One reads repeatedly of the apparent demise of the ­‘traditional’ high street, a phenomenon brought about by, without doubt, customer ­preferences for the convenience shopping offered by the ­supermarket.

This has been brought into focus by the proposals regarding the bottom of Fore Street in Kingsbridge.

Once upon a time there was no such thing as a dedicated shopping street. One should, I feel, remember that the high street itself, as a distinctive and much-loved feature of our town, is in actual fact a ­relatively recent factor in the total context of the long and ancient history of our country.

Shops, stores and such ­emporiums of retail grew out of the workshops and trading premises of the artisans of the past. The cobblers, haber­dashers or grocers developed in the first place in the dwellings of those offering their services, and probably were scattered around the urban scene where they lived.
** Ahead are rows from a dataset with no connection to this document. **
File: src/rtl/label_gate_fifo.sv
// label_gate_fifo: show-ahead label/data FIFO feeding a low-security channel.
// H-labelled entries are scrubbed to zero or dropped at the head, and counted.
module label_gate_fifo #(
   parameter int DATA_W    = 8,
   parameter int DEPTH     = 4,
   parameter int CNT_W     = 8,
   parameter bit DROP_HIGH = 1'b0
) (
   input  logic                    clk,
   input  logic                    rst,
   input  logic                    in_valid,
   output logic                    in_ready,
   input  logic                    in_lbl,
   input  logic [DATA_W-1:0]       in_data,
   output logic                    out_valid,
   input  logic                    out_ready,
   output logic [DATA_W-1:0]       out_data,
   output logic                    out_scrubbed,
   output logic [CNT_W-1:0]        scrub_cnt,
   output logic [$clog2(DEPTH):0]  count
);
   localparam int AW = $clog2(DEPTH);
   logic [DATA_W:0] mem [DEPTH];
   logic [AW-1:0]   wr_ptr, rd_ptr;
   logic            head_lbl, nonempty, push, pop;
   assign nonempty     = count != '0;
   assign head_lbl     = mem[rd_ptr][DATA_W];
   assign in_ready     = count < (AW+1)'(DEPTH);
   assign push         = in_valid & in_ready;
   assign out_valid    = nonempty & ~(DROP_HIGH & head_lbl);
   assign out_scrubbed = nonempty & head_lbl & ~DROP_HIGH;
   // data is gated on occupancy too, so stale H words in storage never leak while idle
   assign out_data     = (nonempty & ~head_lbl) ? mem[rd_ptr][DATA_W-1:0] : '0;
   assign pop          = nonempty & (out_ready | (DROP_HIGH & head_lbl));
   always_ff @(posedge clk)
      if (push) mem[wr_ptr] <= {in_lbl, in_data};
   always_ff @(posedge clk or negedge rst)
      if (!rst) begin
         wr_ptr    <= '0;
         rd_ptr    <= '0;
         count     <= '0;
         scrub_cnt <= '0;
      end else begin
         if (push) wr_ptr <= wr_ptr + 1'b1;
         if (pop) rd_ptr <= rd_ptr + 1'b1;
         count <= count + (AW+1)'(push) - (AW+1)'(pop);
         if (pop & head_lbl & (scrub_cnt != '1)) scrub_cnt <= scrub_cnt + 1'b1;
      end
endmodule

File: config.mk
export PLATFORM = sky130hd
export DESIGN_NAME = label_gate_fifo
export DESIGN_NICKNAME = d
export VERILOG_FILES = /design/src/rtl/label_gate_fifo.sv
export SDC_FILE = /design/constraint.sdc
export NUM_CORES = 1
export LEC_CHECK = 0
export BUFFER_PORTS_ARGS = -buffer_cell sky130_fd_sc_hd__buf_2
export CAP_MARGIN = 20
export CELL_PAD_IN_SITES_DETAIL_PLACEMENT = 1
export CELL_PAD_IN_SITES_GLOBAL_PLACEMENT = 2
export CORE_UTILIZATION = 36
export DETAILED_ROUTE_END_ITERATION = 10
export GPL_TIMING_DRIVEN = 0
export HOLD_SLACK_MARGIN = 0.02
export PLACE_DENSITY = 0.8
export SKIP_CTS_REPAIR_TIMING = 1
export SYNTH_ARGS = -nofsm -noshare
export SYNTH_HDL_FRONTEND = slang
export SYNTH_SLANG_ARGS = --single-unit
File: constraint.sdc
create_clock -name clk -period 2.27 [get_ports clk]
set_clock_uncertainty 0.2 [all_clocks]
set_input_delay 0.1135 -clock clk [delete_from_list [all_inputs] [get_ports clk]]
set_output_delay 0.1135 -clock clk [all_outputs]
set_load 0.01 [all_outputs]
==> reports/summary.txt, run 1 <==
CTS buffer count - 5
number of fill cells in the layout - 596
sequential share of the synthesized area - 66.5%
Synth top area share - 49.3%
vias in the first global route - 1306
die area - 6400 µm²
grt met1 use - 16.8%
DRC viols - 0
Final Setup Violations - 0
Final HPWL DP - 2.93 mm
IO buf count - 34
Comb power frac - 41.7%
gr busiest metal - met2
GPL Wtd Cong - 0.765
core box area - 5890 µm²
Synth warnings - 0
Syn Area/Cell - 16.5 µm²
Leak - 1.07 nW
clock share of power - 16.1%
area leader, netlist - edfxtp_1
DRT antenna net count - 0
Yosys cell types - 28
Cell Area, Synth - 2190 µm²
path type of the worst setup path - reg2reg
Startpoint Class - register
clk slew on worst S/H paths - 0.10 ns
pin count of the biggest net entering global routing - 17
Die W - 80.0 µm
first-pass GRT wire length - 6.47 mm
drt via density - 4.71
maxcap violations - 0
setup TNS - 0 ns
ANT cells - 0
Area Overhead vs Synth - 23.3%
WL final - 4.15 mm
post-route insts no fill - 266
CTS root buf - clkbuf_8
cells after synthesis - 133
FF+latch count, synth - 51
H-tree levels - 2
DR iter-0 viols - 33
pre-CTS WS - -0.199 ns
Final WS setup - 0.00528 ns
max-slew violations - 0
clock latency on the worst-skew pair - 0.30 ns
Slew @ Worst Pin - 0.496 ns
Final nets - 211
die height - 80.0 µm
min Tclk post-route - 2.26 ns
drt wl/cell - 15.6 µm
met2 global-route usage - 24.4%
syn_nets - 154
PwrDens - 1200 nW/µm²
GRT Overall Usage - 14.0%
CTS tree - done
initial antenna violation count - 0
Worst EP arrival - 2.30 ns
sw power - 1.11 mW
Peak Freq - 442 MHz
# IOs - 35
Placement Rows - 28
sequential power share - 42.3%
drt pass-1 iters - 4
grt ovf - 0
Req. time, crit path - 2.30 ns
clock buffer depth - 2
kind of end point of the critical path - register
Slew headroom - 66.9%
M3 GR Usage - 3.77%
Final Hold Fails - 0
Worst VDD drop - 436 µV
Synth area leaders - edfxtp_1 49%, dfrtp_1 17%, mux4_2 9.3%, ha_1 4.0%, nor2b_2 3.2%
Sink Count - 51
dpl cells - 242
switching share of power - 34.3%
Initial Utilization - 37.2%
layout cell share with drive strength beyond 1 - 37.7%
via count - 1253
Pint - 2.13 mW
HP Class - in2async
fin crit share - 99.8%
RSZ-0062 raised after global routing - true
Critical Path Fanout Max - 5
run status - complete, no violations
## kinds of logic after synthesis
group                      count (synthesis)  share of synthesized area, %
AOI/OAI and AO/OA                          4                          1.43
xor gates and xnor gates                  10                          4.00
adders and majority gates                  8                          4.91
buffers and inverters                     13                          2.63
DFF                                       51                          66.5
muxes                                     12                          10.8
and+or+nand+nor                           35                          9.77
## metrics by stage
step	cell area (µm²)	total power, mW	hold WS, ns	utilization, %
after floorplan	2190	2.23	-0.382	-
after global placement	2460	2.59	-0.164	41.7
after detailed placement	2460	2.68	-0.155	41.7
after CTS	2550	3.20	-0.490	43.3
after global routing	2700	3.45	0.0795	45.9
final	2700	3.24	0.0561	45.9
## registers in the layout (all words and copies together) (netlist names)
register / flops
count: 3
mem: 36
rd_ptr: 2
scrub_cnt: 8
wr_ptr: 2
## cells in the mapped netlist (all sizes together)
library cell / instances
fa: 1
xnor2: 8
nor2: 2
or3: 1
nor3: 1
nand4: 2
clkbuf: 1
buf: 3
ha: 7
nand2b: 1
xor2: 2
mux4: 9
o31a: 1
nand2: 5
edfxtp: 36
and3: 1
o21ai: 2
o211ai: 1
and2: 6
nor2b: 9
nand3: 5
inv: 9
dfrtp: 15
or2: 2
mux2: 3
## layout make-up
type	count	area (µm²)	share of cell area, %
buffer	4	30.0	1.11
clock buffer	6	72.6	2.69
clock inverter	2	17.5	0.648
inverter	9	33.8	1.25
multi-input combinational	69	679	25.2
sequential	51	1460	54.0
tap	75	93.8	3.47
timing repair buffer	50	315	11.7
## layout by cell type (no fill, tap or decap)
cell,n
edfxtp_1,36
buf_2,34
dfrtp_1,13
dlygate4sd3_1,10
inv_1,9
buf_4,9
mux4_2,9
nor2b_2,8
xnor2_1,8
ha_1,7
and2_1,6
nand3_1,5
nand2_1,5
clkbuf_8,5
mux2_1,3
nand4_1,2
nor2_1,2
xor2_1,2
o21ai_0,2
clkinv_4,2
dfrtp_2,2
o31a_1,1
nor3_1,1
or2_1,1
clkbuf_4,1
nor2b_1,1
nand2b_1,1
and3_1,1
or2_0,1
o211ai_2,1
or3_1,1
fa_2,1
clkbuf_1,1
## per-layer routing
metal  vias up  share of wire (%)
met2        19                 54
li1        595                  -
met4         0               0.82
met1       637                 43
met3         2                2.8
met5         -                  0
## worst paths after layout
| check | startpoint | to | slack, ns | cells after the start |
|---|---|---|---|---|
| min in group clk | out_ready | rd_ptr[0] | 0.13 | 4 |
| min | rst | wr_ptr[1] | 0.06 | 2 |
| max reg2reg | count[2] | count[2] | 0.005 | 8 |
| min reg2reg | scrub_cnt[5] | scrub_cnt[5] | 0.34 | 1 |
| max in group asynchronous | rst | count[1] | 1.53 | 2 |
| max | count[2] | count[2] | 0.005 | 8 |
## power groups by stage
stage                     combinational, mW  sequential [mW]  clock (mW)
final                                  1.35             1.37       0.521
after global routing                   1.48             1.39       0.574
after CTS                              1.29             1.37       0.536
after detailed placement               1.28             1.40           0
after global placement                 1.22             1.37           0
after floorplan                       0.840             1.40           0
## critical path, stage by stage, from the launching register on
cell and delay, ns:
dfrtp_2 0.45, o31a_1 0.32, ha_1 0.30, inv_1 0.06
ha_1 0.14, inv_1 0.06, fa_2 0.34, xnor2_1 0.19
xnor2_1 0.13
No activity file was read; power rests on OpenSTA's default activity.
==> run 2, diff against run 1 <==
--- a/config.mk
+++ b/config.mk
@@ -14,6 +14,7 @@
 export GPL_TIMING_DRIVEN = 0
 export HOLD_SLACK_MARGIN = 0.02
 export PLACE_DENSITY = 0.8
+export SETUP_SLACK_MARGIN = 0.4
 export SKIP_CTS_REPAIR_TIMING = 1
 export SYNTH_ARGS = -nofsm -noshare
 export SYNTH_HDL_FRONTEND = slang
==> reports/summary.txt, run 2 (synthesis results as in run 1) <==
Worst EP arrival - 2.23 ns
HP Class - in2async
drt wl/cell - 16.3 µm
CTS tree - done
H-tree levels - 2
commonest non-fill, non-tap cells in the layout - 36 x edfxtp_1, 28 x buf_2, 13 x dfrtp_1
Slew headroom - 75.1%
Initial Utilization - 37.2%
fin crit share - 98.4%
Startpoint Class - register
Placement Rows - 28
die area - 6400 µm²
Die W - 80.0 µm
PwrDens - 1260 nW/µm²
vias in the first global route - 1286
Critical Path Fanout Max - 5
IO buf count - 34
Leak - 1.12 nW
DRT antenna net count - 0
initial antenna violation count - 0
ANT cells - 0
Sink Count - 51
Final HPWL DP - 2.86 mm
# IOs - 35
Req. time, crit path - 2.27 ns
Final Hold Fails - 0
max-slew violations - 0
worst setup path start - count[2]
FF-to-FF Start - count[2]
GPL Wtd Cong - 0.798
DR iter-0 viols - 75
clk slew on worst S/H paths - 0.09 ns
number of fill cells in the layout - 608
run status - complete, no violations
kind of end point of the critical path - register
grt ovf - 0
cell count of the worst reg-to-reg path - 8
r2r endpoint - count[2]
r2r setup slk - 0.04 ns
clock latency on the worst-skew pair - 0.30 ns
CTS root buf - clkbuf_8
Final nets - 211
WL final - 4.33 mm
drt via density - 4.76
drt pass-1 iters - 3
pin count of the biggest net entering global routing - 17
commonest non-fill, non-tap cell in the layout - edfxtp_1
clock buffer depth - 2
Worst VDD drop - 538 µV
RSZ-0062 raised after global routing - true
min Tclk post-route - 2.23 ns
post-route design area - 2800 µm²
CTS buffer count - 5
layout cell share with drive strength beyond 1 - 41.9%
Peak Freq - 448 MHz
setup TNS - 0 ns
biggest regs - mem: 36 flops, scrub_cnt: 8 flops, count: 3 flops
GRT Overall Usage - 14.3%
Slew @ Worst Pin - 0.374 ns
DRC viols - 0
maxcap violations - 0
area of the multi-input gates - 731 µm²
largest register by flop count - mem
Tot Pwr - 3.54 mW
Area Overhead vs Synth - 27.9%
max reg flops - 36
via count - 1266
Final Setup Violations - 0
first-pass GRT wire length - 6.47 mm
dpl cell area - 2460 µm²
path type of the worst setup path - reg2reg
die height - 80.0 µm
core box area - 5890 µm²
storage element area - 1460 µm²
==> run 2: cell count changes in the layout (fill, tap and decap cells not counted), moves of 4 or more <==
cell     before  now
nor2b_2       8    2
and2_1        6    1
buf_2        34   28
and2_2        0    4
buf_6         0    6
nor2b_4       0    6
==> run 2: worst max-delay path, stage by stage (launching register included) <==
cell	delay [ns]
dfrtp_2	0.45
o31a_1	0.31
ha_1	0.27
inv_1	0.07
ha_1	0.15
inv_1	0.06
fa_2	0.35
xnor2_2	0.15
xnor2_1	0.12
At some time these became more centralised as customers demanded, and the high street became as much a concentrated shopping experience as the supermarket or department store has in the years since. The issue may have even attracted as much controversy then as it does now.

Fore Street in Kingsbridge is a very attractive street, typical of many an English market town. I would hate to see its appearance change as drastically as is being threatened.

But there is a possible ­remedy that has, I feel, a ‘triple-whammy’ benefit.

As properties come up for development, such as The Quay pub, let us consider a change of use to residential as opposed to a commercial solution.

A mixture of residential ­conversions of commercial premises to housing would, a) help with housing shortages, b) retain the appearance of Fore Street, and c) keep Fore Street alive and kicking with real ­people actually living in it alongside real and vibrant shops, both supporting the other.

I appreciate that the giants of international commerce will argue that a building will generate much more business and revenue than a mere home. However, if we want to see the decline and demise of our towns, the answer must lie with our town council reflecting what its town inhabitants desire.